The need to lie burned through me even though I knew he’d call me on my shit. “Nineteen.”

Amusement flared in his pale, eerie, silver eyes, but he didn’t argue with me. Instead, he slapped a ham-sized hand on my back and squeezed my shoulder. “You’re lucky Eugene’s a fan’a the can. He’ll like the addition, but you best come in and meet ’im. He doesn’t take too kindly to random punks taggin’ his building.”

“This is his art?” I asked, shocked because the designs on the sides’a the building were nearly as good as mine. “He’s not bad.”

He chuckled and started to lead us toward the door. “Can’t wait to see you say that to his fuckin’ face. He’s gonna lose it.”

Forty minutes later, I was sittin’ at a red leather booth in the dim, neon-punctuated light of Eugene’s kickass bar. It was one’a those places that played like a dive bar but was infinitely cooler, racked with personality from the graffiti and neon signs, to the collection of straight-up characters litterin’ the stools and open floorplan. Bikers, off-duty strippers-off-duty, a booth fulla cops in plainclothes sharin’ buckets of beer, and a sexy group of college girls titterin’ behind their hands and throwin’ back shots as they slid side-eyed looks at my table.

My table where Zeus Garro and his brothers sat surrondin’ me.

They were all big men, huge across the shoulders, long in the limb, big hands scarred and tatted and be-ringed, layin’ like discarded weapons on the table.
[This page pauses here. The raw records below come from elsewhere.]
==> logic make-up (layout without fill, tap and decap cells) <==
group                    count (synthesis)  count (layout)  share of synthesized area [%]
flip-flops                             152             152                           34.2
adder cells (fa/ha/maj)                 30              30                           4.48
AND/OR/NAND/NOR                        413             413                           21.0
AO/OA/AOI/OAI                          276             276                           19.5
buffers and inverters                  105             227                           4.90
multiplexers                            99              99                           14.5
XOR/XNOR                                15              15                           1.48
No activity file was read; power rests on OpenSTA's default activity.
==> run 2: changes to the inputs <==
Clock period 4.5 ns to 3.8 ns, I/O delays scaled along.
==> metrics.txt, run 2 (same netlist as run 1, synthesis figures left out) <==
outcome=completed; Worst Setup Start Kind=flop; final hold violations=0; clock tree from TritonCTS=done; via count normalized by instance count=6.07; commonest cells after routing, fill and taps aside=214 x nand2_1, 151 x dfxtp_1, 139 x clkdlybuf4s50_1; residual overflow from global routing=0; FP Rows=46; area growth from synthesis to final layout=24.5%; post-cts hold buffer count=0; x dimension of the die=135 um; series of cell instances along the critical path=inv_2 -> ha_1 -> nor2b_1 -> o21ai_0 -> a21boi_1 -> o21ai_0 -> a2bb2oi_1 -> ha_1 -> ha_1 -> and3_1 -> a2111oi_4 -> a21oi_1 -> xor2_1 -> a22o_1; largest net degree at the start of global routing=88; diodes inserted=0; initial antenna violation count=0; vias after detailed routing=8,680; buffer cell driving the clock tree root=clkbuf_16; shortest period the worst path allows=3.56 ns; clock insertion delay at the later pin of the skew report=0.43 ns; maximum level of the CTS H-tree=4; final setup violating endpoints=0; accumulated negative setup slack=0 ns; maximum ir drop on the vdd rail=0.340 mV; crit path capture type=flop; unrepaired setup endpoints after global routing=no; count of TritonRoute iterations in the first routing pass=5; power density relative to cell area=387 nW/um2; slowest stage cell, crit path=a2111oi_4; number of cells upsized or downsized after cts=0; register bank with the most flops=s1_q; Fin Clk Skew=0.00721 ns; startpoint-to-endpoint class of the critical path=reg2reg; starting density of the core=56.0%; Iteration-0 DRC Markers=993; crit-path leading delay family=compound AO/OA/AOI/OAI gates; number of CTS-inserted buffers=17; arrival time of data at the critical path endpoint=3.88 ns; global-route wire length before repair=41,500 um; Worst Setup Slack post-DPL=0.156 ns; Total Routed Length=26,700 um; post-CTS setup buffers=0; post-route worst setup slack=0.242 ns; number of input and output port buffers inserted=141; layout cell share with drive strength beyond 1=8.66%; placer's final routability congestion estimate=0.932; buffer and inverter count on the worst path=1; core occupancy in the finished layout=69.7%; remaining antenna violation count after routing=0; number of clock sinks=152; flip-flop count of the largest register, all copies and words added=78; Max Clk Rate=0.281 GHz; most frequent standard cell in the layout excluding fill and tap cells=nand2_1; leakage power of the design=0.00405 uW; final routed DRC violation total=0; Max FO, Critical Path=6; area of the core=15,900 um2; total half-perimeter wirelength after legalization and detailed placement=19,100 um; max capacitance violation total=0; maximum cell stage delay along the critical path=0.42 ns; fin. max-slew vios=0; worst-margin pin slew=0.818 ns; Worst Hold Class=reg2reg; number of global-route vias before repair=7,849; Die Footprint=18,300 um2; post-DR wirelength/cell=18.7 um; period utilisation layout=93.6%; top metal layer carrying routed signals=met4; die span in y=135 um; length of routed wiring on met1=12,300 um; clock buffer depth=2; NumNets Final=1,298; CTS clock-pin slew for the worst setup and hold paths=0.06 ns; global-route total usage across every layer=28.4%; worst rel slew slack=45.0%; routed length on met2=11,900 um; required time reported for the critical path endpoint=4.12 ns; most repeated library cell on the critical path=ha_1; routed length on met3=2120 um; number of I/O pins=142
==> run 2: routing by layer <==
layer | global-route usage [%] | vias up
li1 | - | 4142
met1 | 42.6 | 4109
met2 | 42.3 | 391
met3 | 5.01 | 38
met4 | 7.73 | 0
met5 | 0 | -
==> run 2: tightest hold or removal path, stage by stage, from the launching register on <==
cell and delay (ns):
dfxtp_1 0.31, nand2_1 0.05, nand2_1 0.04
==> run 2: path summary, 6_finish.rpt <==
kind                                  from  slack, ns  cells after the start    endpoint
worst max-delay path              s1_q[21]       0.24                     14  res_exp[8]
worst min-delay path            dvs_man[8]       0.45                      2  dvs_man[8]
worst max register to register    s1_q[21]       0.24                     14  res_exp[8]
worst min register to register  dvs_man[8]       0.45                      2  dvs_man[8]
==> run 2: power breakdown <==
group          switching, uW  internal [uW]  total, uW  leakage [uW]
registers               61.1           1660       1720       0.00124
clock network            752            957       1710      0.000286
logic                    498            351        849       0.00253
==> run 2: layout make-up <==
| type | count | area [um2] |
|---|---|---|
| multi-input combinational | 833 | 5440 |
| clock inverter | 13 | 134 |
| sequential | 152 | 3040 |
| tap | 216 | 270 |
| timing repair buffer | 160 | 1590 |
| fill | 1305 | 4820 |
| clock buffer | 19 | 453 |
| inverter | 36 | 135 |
`src/rtl/mult_add_pkg.sv`:
```
// mult_add_pkg: shared width helpers and operand type for mult_add_npairs_acc
// and its adder tree.
// Build option: MULT_ADD_SIGNED_EN selects two's-complement operands and sign
// extension throughout; when undefined everything is unsigned/zero-extended.
package mult_add_pkg;

`ifdef MULT_ADD_SIGNED_EN
   localparam bit SIGNED_EN = 1'b1;
`else
   localparam bit SIGNED_EN = 1'b0;
`endif

   // Operand type at the default operand width, for code that handles single
   // operands outside the packed beat buses.
   localparam int OPERAND_W_DEFAULT = 8;
`ifdef MULT_ADD_SIGNED_EN
   typedef logic signed [OPERAND_W_DEFAULT-1:0] operand_t;
`else
   typedef logic [OPERAND_W_DEFAULT-1:0] operand_t;
`endif

   // Width of one product.
   function automatic int prod_w(input int ow);
      return 2 * ow;
   endfunction

   // Registered adder-tree levels for n leaves (0 for a single leaf).
   function automatic int tree_stages(input int n);
      return (n > 1) ? $clog2(n) : 0;
   endfunction

   // Width of the adder-tree sum: one extra bit per level.
   function automatic int tree_w(input int ow, input int n);
      return prod_w(ow) + tree_stages(n);
   endfunction

   // Result width: room for MAX_BEATS full beats plus one guard bit.
   function automatic int out_w(input int ow, input int n, input int mb);
      return 2 * ow + $clog2(n) + $clog2(mb) + 1;
   endfunction

   // Number of nodes at a given tree level (level 0 = leaves).
   function automatic int level_count(input int n, input int lvl);
      int c;
      c = n;
      for (int i = 0; i < lvl; i++) begin
         c = (c + 1) / 2;
      end
      return c;
   endfunction

endpackage

```
`src/rtl/parl_add_tree.sv`:
```
// parl_add_tree: registered binary adder tree over NUM_LEAVES leaves.
// Each level adds adjacent pairs, widening by one bit; an odd leftover node is
// extended and registered through unchanged. valid/last ride alongside the data
// and every register advances only when en=1.
// Build option: MULT_ADD_SIGNED_EN selects sign extension (via mult_add_pkg).
module parl_add_tree
   import mult_add_pkg::*;
#(
   parameter int NUM_LEAVES = 5,
   parameter int LEAF_W     = 16
) (
   input  logic                                         clk,
   input  logic                                         rst_b,
   input  logic                                         en,
   input  logic                                         in_valid,
   input  logic                                         in_last,
   input  logic [NUM_LEAVES*LEAF_W-1:0]                 leaves,
   output logic [LEAF_W+tree_stages(NUM_LEAVES)-1:0]    sum,
   output logic                                         out_valid,
   output logic                                         out_last
);

   localparam int STAGES = tree_stages(NUM_LEAVES);

   genvar gi, gj;
   generate
      for (gi = 0; gi <= STAGES; gi++) begin : g_lvl
         localparam int CNT = level_count(NUM_LEAVES, gi);
         localparam int W   = LEAF_W + gi;

         logic [CNT*W-1:0] node_flat;
         logic             valid;
         logic             last;

         if (gi == 0) begin : g_leaf
            assign node_flat = leaves;
            assign valid     = in_valid;
            assign last      = in_last;
         end else begin : g_add
            localparam int PCNT = level_count(NUM_LEAVES, gi - 1);
            localparam int PW   = W - 1;

            for (gj = 0; gj < CNT; gj++) begin : g_node
               logic [PW-1:0] lhs;
               logic [W-1:0]  node_next;
               logic [W-1:0]  node_reg;

               assign lhs = g_lvl[gi-1].node_flat[2*gj*PW +: PW];

               if (2 * gj + 1 < PCNT) begin : g_pair
                  logic [PW-1:0] rhs;
                  assign rhs       = g_lvl[gi-1].node_flat[(2*gj+1)*PW +: PW];
                  assign node_next = {SIGNED_EN & lhs[PW-1], lhs}
                                   + {SIGNED_EN & rhs[PW-1], rhs};
               end else begin : g_pass
                  assign node_next = {SIGNED_EN & lhs[PW-1], lhs};
               end

               // One tree node: register the pair sum (or the passed-through leftover).
               always_ff @(posedge clk or negedge rst_b) begin
                  if (!rst_b) begin
                     node_reg <= '0;
                  end else if (en) begin
                     node_reg <= node_next;
                  end
               end

               assign node_flat[gj*W +: W] = node_reg;
            end

            // Sidebands follow the data through this level.
            always_ff @(posedge clk or negedge rst_b) begin
               if (!rst_b) begin
                  valid <= 1'b0;
                  last  <= 1'b0;
               end else if (en) begin
                  valid <= g_lvl[gi-1].valid;
                  last  <= g_lvl[gi-1].last;
               end
            end
         end
      end
   endgenerate

   assign sum       = g_lvl[STAGES].node_flat;
   assign out_valid = g_lvl[STAGES].valid;
   assign out_last  = g_lvl[STAGES].last;

endmodule

```
`src/rtl/mult_add_npairs_acc.sv`:
```
// mult_add_npairs_acc: pipelined NUM_PAIRS multiply-add with frame accumulation.
// Pipeline: M (products) -> T (adder tree) -> S (sum aligned to result width)
// -> A (accumulator, beat counter, output register). A single global enable
// (pipe_en) stalls every stage together whenever a result waits unconsumed.
// Build option: MULT_ADD_SIGNED_EN selects signed operands and arithmetic.
module mult_add_npairs_acc
   import mult_add_pkg::*;
#(
   parameter int OPERAND_WIDTH = 8,
   parameter int NUM_PAIRS     = 5,
   parameter int MAX_BEATS     = 16,
   parameter int OUTPUT_WIDTH  = out_w(OPERAND_WIDTH, NUM_PAIRS, MAX_BEATS)
) (
   input  logic                               macc_clk,
   input  logic                               macc_rst_b,
   input  logic                               macc_in_valid_i,
   output logic                               macc_in_ready_o,
   input  logic                               macc_in_last_i,
   input  logic [NUM_PAIRS*OPERAND_WIDTH-1:0] macc_in_a_i,
   input  logic [NUM_PAIRS*OPERAND_WIDTH-1:0] macc_in_b_i,
   output logic                               macc_out_valid_o,
   input  logic                               macc_out_ready_i,
   output logic [OUTPUT_WIDTH-1:0]            macc_out_data_o,
   output logic                               macc_out_ovf_o
);

   localparam int PROD_W = prod_w(OPERAND_WIDTH);
   localparam int TREE_W = tree_w(OPERAND_WIDTH, NUM_PAIRS);
   localparam int CNT_W  = $clog2(MAX_BEATS + 2);

   localparam logic [CNT_W-1:0] CNT_FULL = CNT_W'(MAX_BEATS);
   localparam logic [CNT_W-1:0] CNT_SAT  = CNT_W'(MAX_BEATS + 1);

   // ------------------------------------------------------------------
   // Flow control: the whole pipe moves unless a result is waiting.
   // ------------------------------------------------------------------
   logic out_valid_reg;
   logic pipe_en;

   assign pipe_en         = ~out_valid_reg | macc_out_ready_i;
   assign macc_in_ready_o = pipe_en;

   // ------------------------------------------------------------------
   // Stage M: one product per pair. Operands are extended to the product
   // width first so a plain truncating multiply is exact in both builds.
   // ------------------------------------------------------------------
   logic [NUM_PAIRS*PROD_W-1:0] prod_next;
   logic [NUM_PAIRS*PROD_W-1:0] prod_reg;
   logic                        m_valid_reg;
   logic                        m_last_reg;

   genvar gi;
   generate
      for (gi = 0; gi < NUM_PAIRS; gi++) begin : g_mult
         logic [OPERAND_WIDTH-1:0] a_op;
         logic [OPERAND_WIDTH-1:0] b_op;
         logic [PROD_W-1:0]        a_ext;
         logic [PROD_W-1:0]        b_ext;

         assign a_op  = macc_in_a_i[gi*OPERAND_WIDTH +: OPERAND_WIDTH];
         assign b_op  = macc_in_b_i[gi*OPERAND_WIDTH +: OPERAND_WIDTH];
         assign a_ext = {{OPERAND_WIDTH{SIGNED_EN & a_op[OPERAND_WIDTH-1]}}, a_op};
         assign b_ext = {{OPERAND_WIDTH{SIGNED_EN & b_op[OPERAND_WIDTH-1]}}, b_op};
         assign prod_next[gi*PROD_W +: PROD_W] = a_ext * b_ext;
      end
   endgenerate

   // Product register with its valid/last sidebands.
   always_ff @(posedge macc_clk or negedge macc_rst_b) begin
      if (!macc_rst_b) begin
         prod_reg    <= '0;
         m_valid_reg <= 1'b0;
         m_last_reg  <= 1'b0;
      end else if (pipe_en) begin
         prod_reg    <= prod_next;
         m_valid_reg <= macc_in_valid_i;
         m_last_reg  <= macc_in_last_i;
      end
   end

   // ------------------------------------------------------------------
   // Stage T: registered adder tree.
   // ------------------------------------------------------------------
   logic [TREE_W-1:0] tree_sum;
   logic              t_valid;
   logic              t_last;

   parl_add_tree #(
      .NUM_LEAVES (NUM_PAIRS),
      .LEAF_W     (PROD_W)
   ) u_tree (
      .clk       (macc_clk),
      .rst_b     (macc_rst_b),
      .en        (pipe_en),
      .in_valid  (m_valid_reg),
      .in_last   (m_last_reg),
      .leaves    (prod_reg),
      .sum       (tree_sum),
      .out_valid (t_valid),
      .out_last  (t_last)
   );

   // ------------------------------------------------------------------
   // Stage S: beat sum extended to the result width, so the accumulator
   // adder sees a register on both inputs.
   // ------------------------------------------------------------------
   logic [OUTPUT_WIDTH-1:0] sum_ext;
   logic [OUTPUT_WIDTH-1:0] s_sum_reg;
   logic                    s_valid_reg;
   logic                    s_last_reg;

   assign sum_ext = {{(OUTPUT_WIDTH-TREE_W){SIGNED_EN & tree_sum[TREE_W-1]}}, tree_sum};

   // Aligned beat-sum register with sidebands.
   always_ff @(posedge macc_clk or negedge macc_rst_b) begin
      if (!macc_rst_b) begin
         s_sum_reg   <= '0;
         s_valid_reg <= 1'b0;
         s_last_reg  <= 1'b0;
      end else if (pipe_en) begin
         s_sum_reg   <= sum_ext;
         s_valid_reg <= t_valid;
         s_last_reg  <= t_last;
      end
   end

   // ------------------------------------------------------------------
   // Stage A: accumulator, beat counter and overflow tracking.
   // The counter holds the number of beats already accumulated in the
   // open frame, so a beat arriving while it equals MAX_BEATS is the
   // first one beyond the guaranteed-exact length.
   // ------------------------------------------------------------------
   logic [OUTPUT_WIDTH-1:0] acc_reg;
   logic [CNT_W-1:0]        beat_cnt_reg;
   logic                    ovf_sticky_reg;
   logic                    acc_empty_reg;
   logic [OUTPUT_WIDTH-1:0] acc_sum;
   logic [CNT_W-1:0]        cnt_next;
   logic                    beat_ovf;
   logic                    beat_take;
   logic                    frame_close;

   assign beat_take   = pipe_en & s_valid_reg;
   assign frame_close = beat_take & s_last_reg;

   // Running sum, saturating counter and overflow flag for the current beat.
   always_comb begin
      acc_sum  = (acc_empty_reg ? '0 : acc_reg) + s_sum_reg;
      beat_ovf = ovf_sticky_reg | (beat_cnt_reg == CNT_FULL);
      cnt_next = beat_cnt_reg;
      if (beat_cnt_reg != CNT_SAT) begin
         cnt_next = beat_cnt_reg + CNT_W'(1);
      end
   end

   // Accumulate mid-frame beats; clear everything when a frame closes.
   always_ff @(posedge macc_clk or negedge macc_rst_b) begin
      if (!macc_rst_b) begin
         acc_reg        <= '0;
         beat_cnt_reg   <= '0;
         ovf_sticky_reg <= 1'b0;
         acc_empty_reg  <= 1'b1;
      end else if (beat_take) begin
         if (s_last_reg) begin
            acc_reg        <= '0;
            beat_cnt_reg   <= '0;
            ovf_sticky_reg <= 1'b0;
            acc_empty_reg  <= 1'b1;
         end else begin
            acc_reg        <= acc_sum;
            beat_cnt_reg   <= cnt_next;
            ovf_sticky_reg <= beat_ovf;
            acc_empty_reg  <= 1'b0;
         end
      end
   end

   // ------------------------------------------------------------------
   // Output register: holds while stalled, reloads on a closing beat,
   // otherwise drops valid once the result has been taken.
   // ------------------------------------------------------------------
   logic [OUTPUT_WIDTH-1:0] out_data_reg;
   logic                    out_ovf_reg;

   // Result hand-off register.
   always_ff @(posedge macc_clk or negedge macc_rst_b) begin
      if (!macc_rst_b) begin
         out_valid_reg <= 1'b0;
         out_data_reg  <= '0;
         out_ovf_reg   <= 1'b0;
      end else if (pipe_en) begin
         out_valid_reg <= frame_close;
         if (frame_close) begin
            out_data_reg <= acc_sum;
            out_ovf_reg  <= beat_ovf;
         end
      end
   end

   assign macc_out_valid_o = out_valid_reg;
   assign macc_out_data_o  = out_data_reg;
   assign macc_out_ovf_o   = out_ovf_reg;

endmodule

```
<file path="config.mk">
export PLATFORM = sky130hd
export DESIGN_NAME = led_event_stretcher
export DESIGN_NICKNAME = d
export VERILOG_FILES = /design/src/rtl/led_stretch_pkg.sv /design/src/rtl/led_event_stretcher_tick_counter.sv /design/src/rtl/led_event_stretcher.sv
export SDC_FILE = /design/constraint.sdc
export NUM_CORES = 1
export LEC_CHECK = 0
export BUFFER_PORTS_ARGS = -buffer_cell sky130_fd_sc_hd__buf_4
export CORE_ASPECT_RATIO = 1.1
export CORE_UTILIZATION = 54
export CTS_CLUSTER_DIAMETER = 50
export DETAILED_ROUTE_END_ITERATION = 10
export GPL_ROUTABILITY_DRIVEN = 0
export PLACE_DENSITY_LB_ADDON = 0.3
export SLEW_MARGIN = 0
export SYNTH_ARGS = -nofsm -noshare
export SYNTH_HDL_FRONTEND = slang
export SYNTH_SLANG_ARGS = --single-unit
</file>
<file path="constraint.sdc">
create_clock -name clk -period 1 [get_ports clk]
set_input_delay 0 -clock clk [delete_from_list [all_inputs] [get_ports clk]]
set_output_delay 0 -clock clk [all_outputs]
set_load 0.02 [all_outputs]
</file>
They were rough and scowlin’ when they weren’t smilin’, only because they had the squint’a men who’d spent too long in the sun and they gave zero fucks when most other people flapped their mouths.

They were the fuckin’ shit.

I was seventeen, the son of an immigrant fisherman and a homemaker. My skin was inked with pen, not permanent pigment, and my swagger came from knowin’ a good life, not a bad one.

But they didn’t give a shit. Zeus saw me, and I mean fuckin’ saw me. He saw somethin’ in me that didn’t have a voice or a name until he dragged me inside the dark bar and sat me at a table with his men.

Somethin’ that yearned for brotherhood and chaos and freedom.

Somethin’ The Fallen men had in spades.

“Workin’ at Stella’s to save money so your family can foster two neighbor kids,” Zeus confirmed slowly, spinnin’ a big silver skull on his finger. “Not often a teenager thinks’a someone other ’an himself, let alone two kids down on their luck with no connection to ’im.”

Guilt and anger burned through me harder than the three beers I’d already consumed. Apparently, if I was with the bikers, Eugene didn’t give much of a crap if I was of age.

“They’re family,” I said, wishin’ I could burn the words into the air, into the fabric of the fuckin’ universe so no one would try to take them from us again.